Supervised machine learning

Supervised machine learning is a branch of machine learning that studies learning techniques based on a dataset of examples, meaning pairs of observations and responses. The machine learns how to connect the two by inferring relationships from the examples.

Formalism#

A supervised learning technique is a way for learning a prediction function $f_\text{predict}\in \mathcal{F}_{X\mapsto Y}$ from a dataset of examples $D\in \mathcal{P}^{*}(X\times Y)$ , each being a pair of an input $x \in X$ and an output $y\in Y$ . This process is done by a higher-order function $f_\text{learn}$ that takes the dataset as an argument and returns the prediction function:

\begin{align} f_\text{learn}:\mathcal{P}^{*}(X\times Y)&\mapsto\mathcal{F}_{X\mapsto Y} \\ D&\mapsto f_\text{predict}=f_\text{learn}(D) \end{align}

The learning technique is the learning function $f_\text{learn}$ .
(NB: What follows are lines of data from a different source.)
## config.mk

```make
export PLATFORM = sky130hd
export DESIGN_NAME = qks_arith
export DESIGN_NICKNAME = d
export VERILOG_FILES = /design/src/rtl/qks_pkg.sv /design/src/rtl/qks_arith.sv
export SDC_FILE = /design/constraint.sdc
export NUM_CORES = 1
export LEC_CHECK = 0
export ABC_CLOCK_PERIOD_IN_PS = 7200
export BUFFER_PORTS_ARGS = -buffer_cell sky130_fd_sc_hd__buf_2
export CAP_MARGIN = 15
export CELL_PAD_IN_SITES_DETAIL_PLACEMENT = 0
export CELL_PAD_IN_SITES_GLOBAL_PLACEMENT = 2
export CORE_ASPECT_RATIO = 0.75
export CORE_MARGIN = 4
export CORE_UTILIZATION = 40
export DETAILED_ROUTE_END_ITERATION = 7
export PLACE_DENSITY = 0.81
export SLEW_MARGIN = 40
export SYNTH_ARGS = -nofsm -noshare
export SYNTH_HDL_FRONTEND = slang
export SYNTH_SLANG_ARGS = --single-unit
export TNS_END_PERCENT = 30
```

## constraint.sdc

```tcl
create_clock -name clk -period 7.2 [get_ports clk]
set_input_delay 0 -clock clk [delete_from_list [all_inputs] [get_ports clk]]
set_output_delay 0 -clock clk [all_outputs]
set_load 0.02 [all_outputs]
```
Supervised learning techniques can be interpreted as an optimization problem: given a dataset $D$ , find the $f_\text{predict}$ that describes it the most optimal way. As such, it is in principle possible to apply classical optimization methods to a supervised machine learning problem. While true, in practice this is complicated greatly due to the dimensionality of the spaces. $X$ and $Y$ can be very high-dimensional on their own (e.g. $\mathbb{R}^{N}$ with high $N$ ), so $X\times Y$ becomes massive very fast, not to mention $\mathcal{F}_{X\mapsto Y}$ being an infinite-dimensional function space. From a computational perspective, running classical optimization on these spaces is borderline impossible.

The dimensionality problem can be made better by artificially considering $f_\text{predict}$ to take a certain form. By "form" I mean the "kind" of function it is. If $X,Y$ are real numbers, you could assume $f_\text{predict}$ to be a linear function, which reduces the function space to $\mathcal{F}_{X\mapsto Y}=\{ f\ |\ f=ax+b\text{ with }a,b\in \mathbb{R} \}$ . If $X$ is textual (e.g. UTF-8 strings) and $Y$ is Boolean, you could assume $f_\text{predict}$ is a regular expression, which reduces the function space to the set of possible regular expressions. In any case, this provides very valuable information about the problem.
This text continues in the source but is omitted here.